= What this task involves =
Scan the listing below for "nets", then report every line that has it.

--------------------

Source: an optimization exercise on an open RTL-to-GDS flow (aim: small area, a short achievable clock period and few clock cycles). Production flows keep margins and buffers that such runs may drop. Only the layout flow was run in this run; the RTL was not checked for function there.

### design/flow/design.v
`timescale 1ns/1ps
`default_nettype none
module md_slow_top (
	input  logic        clk_i,
	input  logic        rst_ni,
	input  logic        mult_en_i,
	input  logic        div_en_i,
	input  logic [1:0]  operator_i,
	input  logic [1:0]  signed_mode_i,
	input  logic [31:0] op_a_i,
	input  logic [31:0] op_b_i,
	output logic [31:0] result_o,
	output logic        valid_o
);
	localparam logic [1:0] S_IDLE = 2'd0;
	localparam logic [1:0] S_PREP = 2'd1;
	localparam logic [1:0] S_ITER = 2'd2;
	localparam logic [1:0] S_DONE = 2'd3;
	logic [1:0]  st_q, st_d;
	logic [3:0]  cnt_q, cnt_d;
	logic [35:0] r_q, r_d;      
	logic [31:0] l_q, l_d;      
	logic [32:0] d_q;           
	logic        dinc_q;        
	logic [4:0]  chunk_q;       
	logic        neg_q, neg_d;  
	logic en;
	logic is_div;
	logic is_mulh;
	assign en      = mult_en_i | div_en_i;
	assign is_div  = operator_i[1];
	assign is_mulh = (operator_i == 2'd1);
	logic        sign_a, sign_b;
	logic [31:0] xa, xb;        
	logic [31:0] abs_a;
	logic        b_zero;
	assign sign_a = op_a_i[31] & signed_mode_i[0];
	assign sign_b = op_b_i[31] & signed_mode_i[1];
	assign xa     = op_a_i ^ {32{sign_a}};
	assign xb     = op_b_i ^ {32{sign_b}};
	assign abs_a  = xa + {31'd0, sign_a};
	assign b_zero = (op_b_i == 32'd0);
	always_ff @(posedge clk_i) begin
		d_q    <= is_div ? {1'b0, xb} : {sign_a, op_a_i};
		dinc_q <= ~sign_b;
	end
	function automatic logic [5:0] bitlen(input logic [31:0] x);
		logic [5:0] n;
		n = 6'd0;
		for (int i = 0; i < 32; i++) begin
			if (x[i]) n = 6'(i + 1);
		end
		bitlen = n;
	endfunction
	logic [5:0] a_len, b_len;
	logic [6:0] len_diff;
	logic       q_zero;
	logic [3:0] j0;
	assign a_len    = bitlen(xa) + {5'd0, sign_a};
	assign b_len    = bitlen(xb);
	assign len_diff = {1'b0, a_len} - {1'b0, b_len};
	assign q_zero   = len_diff[6];
	assign j0       = len_diff[5] ? 4'd15 : len_diff[4:1];
	logic [31:0] b_xs;
	logic [3:0]  c0;
	assign b_xs = op_b_i ^ {32{op_b_i[31]}};
	always_comb begin
		c0 = 4'd7;
		for (int c = 6; c >= 0; c--) begin
			if ((b_xs >> (4*c+3)) == 32'd0) c0 = 4'(c);
		end
	end
	function automatic logic [35:0] booth_pp(input logic [32:0] a, input logic [2:0] b);
		logic one, two, neg;
		logic [35:0] sel;
		one = b[1] ^ b[0];
		two = (b[2] & ~b[1] & ~b[0]) | (~b[2] & b[1] & b[0]);
		neg = b[2];
		sel = one ? {{3{a[32]}}, a} : (two ? {{2{a[32]}}, a, 1'b0} : 36'd0);
		booth_pp = neg ? ~sel : sel;
	endfunction
	logic [35:0] pp_hi, pp_lo, acc_in, row1, cs_s, cs_c, mul_sum;
	logic        neg_hi, neg_lo;
	assign pp_hi  = booth_pp(d_q, chunk_q[4:2]);
	assign pp_lo  = booth_pp(d_q, chunk_q[2:0]);
	assign neg_hi = chunk_q[4];
	assign neg_lo = chunk_q[2];
	assign acc_in = is_mulh ? {{4{r_q[35]}}, r_q[35:4]} : {r_q[31:0], 4'd0};
	assign row1   = {pp_hi[33:0], neg_hi, neg_lo};
	assign cs_s   = acc_in ^ row1 ^ pp_lo;
	assign cs_c   = (acc_in & row1) | (acc_in & pp_lo) | (row1 & pp_lo);
	assign mul_sum = cs_s + {cs_c[34:0], neg_hi} + {35'd0, neg_hi};
	logic [36:0] bx;
	logic [4:0]  chunk_d;
	assign bx = {{4{sign_b}}, op_b_i, 1'b0};
	logic [3:0]  nidx;
	always_comb begin
		if (st_q == S_IDLE) nidx = is_mulh ? 4'd0 : c0;
		else                nidx = is_mulh ? cnt_q + 4'd1 : cnt_q - 4'd1;
		chunk_d = 5'd0;
		for (int c = 0; c < 9; c++) begin
			if (nidx == 4'(c)) chunk_d = bx[4*c +: 5];
		end
	end
	logic [33:0] t1, t2;
	logic [31:0] r1, r2;
	logic        q1, q2;
	assign t1 = {1'b0, r_q[31:0], l_q[31]} + {1'b1, ~d_q} + {33'd0, dinc_q};
	assign q1 = ~t1[33];
	assign r1 = q1 ? t1[31:0] : {r_q[30:0], l_q[31]};
	assign t2 = {1'b0, r1, l_q[30]} + {1'b1, ~d_q} + {33'd0, dinc_q};
	assign q2 = ~t2[33];
	assign r2 = q2 ? t2[31:0] : {r1[30:0], l_q[30]};
	logic [31:0] rot, rmask;
	logic [4:0]  rsh;
	assign rsh = {cnt_q, 1'b0};
	always_comb begin
		rot = {r_q[1:0], r_q[31:2]};
		if (rsh[1]) rot = {rot[1:0], rot[31:2]};
		if (rsh[2]) rot = {rot[3:0], rot[31:4]};
		if (rsh[3]) rot = {rot[7:0], rot[31:8]};
		if (rsh[4]) rot = {rot[15:0], rot[31:16]};
		for (int i = 0; i < 32; i++) begin
			rmask[i] = (6'(i) < (6'd30 - {1'b0, rsh}));
		end
	end
	always_comb begin
		st_d   = st_q;
		cnt_d  = cnt_q;
		r_d    = r_q;
		l_d    = l_q;
		neg_d  = neg_q;
		if (en) begin
			case (st_q)
				S_IDLE: begin
					if (!is_div) begin
						r_d   = '0;
						neg_d = 1'b0;
						cnt_d = is_mulh ? 4'd0 : c0;
						st_d  = S_ITER;
					end else begin
						r_d   = {4'd0, abs_a};
						l_d   = {32{b_zero}};
						neg_d = operator_i[0] ? sign_a : (sign_a ^ sign_b) & ~b_zero;
						cnt_d = j0;
						st_d  = (b_zero | q_zero) ? S_DONE : S_PREP;
					end
				end
				S_PREP: begin
					r_d  = {4'd0, rot & rmask};
					l_d  = rot & ~rmask;
					st_d = S_ITER;
				end
				S_ITER: begin
					if (!is_div) begin
						r_d = mul_sum;
						if (is_mulh) begin
							cnt_d = cnt_q + 4'd1;
							if (cnt_q == 4'd8) st_d = S_DONE;
						end else begin
							cnt_d = cnt_q - 4'd1;
							if (cnt_q == 4'd0) st_d = S_DONE;
						end
					end else begin
						r_d   = {4'd0, r2};
						l_d   = {l_q[29:0], q1, q2};
						cnt_d = cnt_q - 4'd1;
						if (cnt_q == 4'd0) st_d = S_DONE;
					end
				end
				default: begin
					st_d = S_IDLE;
				end
			endcase
		end
	end
	always_ff @(posedge clk_i or negedge rst_ni) begin
		if (!rst_ni) begin
			st_q <= S_IDLE;
		end else begin
			st_q <= st_d;
		end
	end
	always_ff @(posedge clk_i) begin
		cnt_q   <= cnt_d;
		r_q     <= r_d;
		l_q     <= l_d;
		neg_q   <= neg_d;
		chunk_q <= chunk_d;
	end
	logic [31:0] res_x;
	assign res_x    = (operator_i == 2'd2) ? l_q : r_q[31:0];
	assign result_o = neg_q ? (~res_x + 32'd1) : res_x;
	assign valid_o  = (st_q == S_DONE);
endmodule
`default_nettype wire
### design/flow/run.sh
#!/bin/bash
# synth_recipe.tcl (not shown) runs the flow's synth.tcl, then flattens the netlist and writes it again
# the make line also repeats each setting of config.mk as NAME=value (left out here)
make -C /OpenROAD-flow-scripts/flow DESIGN_CONFIG=/design/flow/config.mk WORK_HOME=/design/flow/orfs CLKGATE_MAP_FILE= SYNTH_SCRIPT=/design/flow/synth_recipe.tcl finish
### design/flow/constraint.sdc
create_clock -name core_clock -period 8.0 [get_ports {clk_i}]
set_input_delay 1.6000 -clock core_clock [delete_from_list [all_inputs] [get_ports {clk_i}]]
set_output_delay 1.6000 -clock core_clock [all_outputs]
set_load 0.01 [all_outputs]
### design/flow/config.mk
export PLATFORM = sky130hd
export DESIGN_NAME = md_slow_top
export DESIGN_NICKNAME = md_slow_top
export VERILOG_FILES = /design/flow/design.v
export SDC_FILE = /design/flow/constraint.sdc
export NUM_CORES = 4
export LEC_CHECK = 0
export CAP_MARGIN = 20
export CORE_MARGIN = 2
export CORE_UTILIZATION = 55
export SETUP_SLACK_MARGIN = 4.0
export SLEW_MARGIN = 20
==> run summary <==
==> cells by family after synthesis <==
kind of cell | Yosys count | share of synthesized area [%]
compound gates | 1004 | 29.5
xor+xnor | 201 | 8.31
fa+ha+maj | 185 | 12.0
buf+inv | 439 | 7.95
flops | 114 | 14.3
mux | 152 | 8.53
simple gates | 906 | 19.4
==> area by class of cell <==
class,count,area share [%]
Antenna cell,1,0.00925
Clock buffer,26,2.09
Clock inverter,6,0.134
Inverter,177,2.58
Multi-Input combinational cell,2452,68.8
Sequential cell,114,11.4
Tap cell,511,2.36
Timing Repair Buffer,355,12.6
Timing Repair inverter,2,0.0647
==> timing repair <==
action | 4_1_cts | 5_1_grt
hold buffers | 0 | 0
pin swaps | 101 | 103
setup endpoints to repair | 111 | 106
hold endpoints to repair | 0 | 0
cloned | 13 | 1
resized for setup | 478 | 227
setup buffers | 143 | 51
==> critical path, stage by stage, from the launching register on <==
cell and delay [ns]:
edfxtp_1 0.63, ha_1 0.47, a21o_1 0.25, a21oi_4 0.19
o21ai_4 0.09, a21oi_4 0.30, o21ai_4 0.12, a211oi_4 0.26
buf_6 0.15, o21a_4 0.16, mux2_4 0.35, fa_2 0.36
a21o_1 0.20, a21oi_2 0.22, o21ai_2 0.12, a2111oi_4 0.36
o21ai_2 0.11, o211ai_1 0.18, buf_4 0.19, a31oi_4 0.10
o41ai_2 0.31, buf_4 0.19, xor2_1 0.15, o22ai_1 0.09
a211o_1 0.25
==> worst max-delay path by stage <==
stage,start,to,slack (ns),cells past startpoint
finish,r_q[1],r_q[26],1.94,24
global route,r_q[0],r_q[25],1.79,26
CTS,l_q[31],r_q[1],2.23,29
detailed placement,operator_i[0],result_o[30],1.08,13
global placement,operator_i[0],result_o[29],1.14,12
floorplan,signed_mode_i[0],st_q[1],2.10,31
==> through the flow <==
step                      setup WS, ns  hold slack [ns]  util (%)
after CTS                         2.23            0.590      68.9
after global routing              1.79            0.629      71.7
after detailed placement          1.08            0.566      60.7
after global placement            1.14            0.551      60.7
final                             1.94            0.595      71.7
after floorplan                   2.10            0.525         -
==> cells in the final DEF, fill, tap and decap left out, types with 73 or more instances in the layout <==
| cell | instances |
|---|---|
| o21ai_0 | 171 |
| nand3_1 | 90 |
| xnor2_1 | 125 |
| a21oi_1 | 257 |
| inv_1 | 159 |
| nand2_1 | 265 |
| edfxtp_1 | 73 |
| o22ai_1 | 76 |
| buf_4 | 165 |
| nor2_1 | 263 |
| ha_1 | 80 |
| mux2i_1 | 83 |
==> layer usage <==
layer | global-route usage [%] | up-vias | wire length, um
met5 | 0 | - | 40
met1 | 56.5 | 11800 | 35400
met4 | 30.9 | 6 | 8680
li1 | - | 11100 | -
met2 | 67.4 | 1928 | 41000
met3 | 11.7 | 524 | 12300
==> state kept, by name, indices dropped and copies added (netlist names) <==
register  count
chunk_q       5
l_q          32
r_q          36
st_q          2
dinc_q        1
d_q          33
neg_q         1
cnt_q         4
==> run summary <==
The flow ran to the end and the layout has no timing, DRC or antenna violations. After detailed placement, the design holds a cell count of 3,403. In this run the worst path has a maximum fanout of 8. In the routed layout, each cell is associated on average with a via count of 6.95. The logs give 14.3% for the sequential-to-total area share from yosys stat and 22,800 for the number of global-route vias before repair.

The clock latency of the later-clocked register in the worst-skew pair is 0.45 ns. The tightest min-delay check is of the reg2reg type. The worst setup path is of the reg2reg kind.

At the pin with the least slew margin, the transition time is 1.26 ns. The worst path uses 75.7% of the clock period. Dividing the detail-routed wire length by the instance count gives 26.7 um. The placed instances occupy a cell area of 22,900 sq um. TritonCTS built the clock tree. The die covers 40,100 sq um. The worst register-to-register path begins at r_q[1]. The floorplan has 71 rows. The total nets after synthesis is 3,231, and the final setup violation count is 0. Counting the buffers created by CTS gives 17. The initial utilization of the core area, before any placement, comes to 56.1%. The logs give 114 for the clock net sink count and 1.06 for the final weighted congestion in routability-driven placement. In this run the number of H-tree levels came out at 4. The worst hold path begins at st_q[1].

In the final layout, flip-flops and latches occupy 3080 sq um. In this run the horizontal extent of the chip is 200 um. By instance count, the leading cell after synthesis is nand2_1. The count of final hold-check violations came out at 0. The routed layout has 25,300 vias. The die is 200 um tall. In the final layout, the multi-input gates occupy 18,600 sq um. Count of warnings emitted by yosys: 1.

The worst hold path depth was 1; the reg2reg setup slack was 1.94 ns. For this run, the number of standard cells in the final layout without fillers is 3,644. Kind of launch point of the worst setup path: a flop. The data required time at the worst endpoint came out at 8.19 ns.

For the final routed database, the setup TNS stands at 0 ns. Arrival time at the worst endpoint: 6.25 ns. The first global-routing pass estimated 139 mm of wire.

Entering global routing, the biggest net connects 78 pins. The run gives 165 MHz as the maximum clock frequency. Ranked by total cell area, the synthesized netlist is headed by edfxtp_1 (10%), ha_1 (7.0%), a21oi_1 (6.8%). After synthesis, the netlist uses 93 different library cells.

The number of DRC markers after the initial detailed-route iteration is 3,864, and the gate count of the mapped netlist is 3,001. The first detailed-routing pass ran for 6 iterations. The async set-or-reset flop fraction in the synthesized netlist works out to 1.75%. Across the run, the number of max-cap violations was 0. For this run, the leading register cell type out of synthesis is edfxtp_1. Proportion of layout cells with a drive suffix above 1: 24.0%. The initial antenna violation count was 4; the depth of the worst register-to-register path was 24.

Global routing used 44.9% of the available tracks across all layers. During placement, the flow inserted port buffers numbering 104. The commonest cells after synthesis are nand2_1 (292), a21oi_1 (289), nor2_1 (277), o21ai_0 (208), clkbuf_1 (207).

STA classifies the critical path endpoint as a flop. The area share of the largest cell type after synthesis was 10.4%; the post-synthesis cell area was 21,200 sq um. The clock period minus worst slack works out to 6.06 ns.

The worst register-to-register path ends at r_q[26]. The number of primary I/O pins was 105; the number of enable-type register cells in the synthesized netlist was 73. For this run, the post-layout net count is 3,349. Detailed placement finished with a half-perimeter wire length of 65.0 mm.

Measured against its own limit, the worst slew margin works out to 16.1%. With fillers left out, the area of the finished cells amounts to 27,100 sq um. Counting the fill cells in the layout gives 3,007. The detailed-route DRC error count is 0. For hold timing, the worst endpoint is st_q[1]. The run gives 37,800 sq um as the core area.

The biggest area contributor in the post-synthesis netlist is edfxtp_1. The count of nets left with antenna violations once routing finished came out at 0. In this run the mean area of a mapped cell was 7.06 sq um.

After global routing the overflow that remains totals 0. In this run, synthesis produced a sequential element count of 114. The post-synthesis to final-layout area growth was 27.8%; the final clock skew was 0.0205 ns.

The final routed wirelength across all metal layers is 97.4 mm. The tree is rooted in a clkbuf_16.

The clock-pin slew of the registers on the worst-case setup and hold paths was 0.06 ns. The count of final max-slew check failures is 0, and the deepest clock path buffer count is 2. Setup repair after global routing could not meet its margin everywhere.

port drivers added, routing unchanged:
The results above use ideal ports. As a check the final layout listed here was re-extracted and re-timed, cells and wires unchanged. Step 1: set_driving_cell puts a clkbuf_16 on clk_i and a buf_2 on each other input, an assumption about the parent block. Step 2 also shifts input and output timing later by t, the mid clock arrival at the registers, as if the neighbouring blocks saw the same clock. a / b / c = ideal ports / drivers / drivers and shift; a / b = the first two.
t, ns: 0.501
slack for setup (ns): 1.940 / 1.940 / 1.940
hold slack, ns: 0.595 / 0.595 / 0.595
clock arrival spread, ns: 0.020 / 0.020
worst slew at a driven data input, ns: 0.09
After both steps setup and hold are still met in this run. The setup slack of this run moves by 0.000 ns with the drivers and by 0.000 ns with both steps.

--------------------

= Solution =
At the pin with the least slew margin, the transition time is 1.26 ns. The worst path uses 75.7% of the clock period. Dividing the detail-routed wire length by the instance count gives 26.7 um. The placed instances occupy a cell area of 22,900 sq um. TritonCTS built the clock tree. The die covers 40,100 sq um. The worst register-to-register path begins at r_q[1]. The floorplan has 71 rows. The total nets after synthesis is 3,231, and the final setup violation count is 0. Counting the buffers created by CTS gives 17. The initial utilization of the core area, before any placement, comes to 56.1%. The logs give 114 for the clock net sink count and 1.06 for the final weighted congestion in routability-driven placement. In this run the number of H-tree levels came out at 4. The worst hold path begins at st_q[1].
The biggest area contributor in the post-synthesis netlist is edfxtp_1. The count of nets left with antenna violations once routing finished came out at 0. In this run the mean area of a mapped cell was 7.06 sq um.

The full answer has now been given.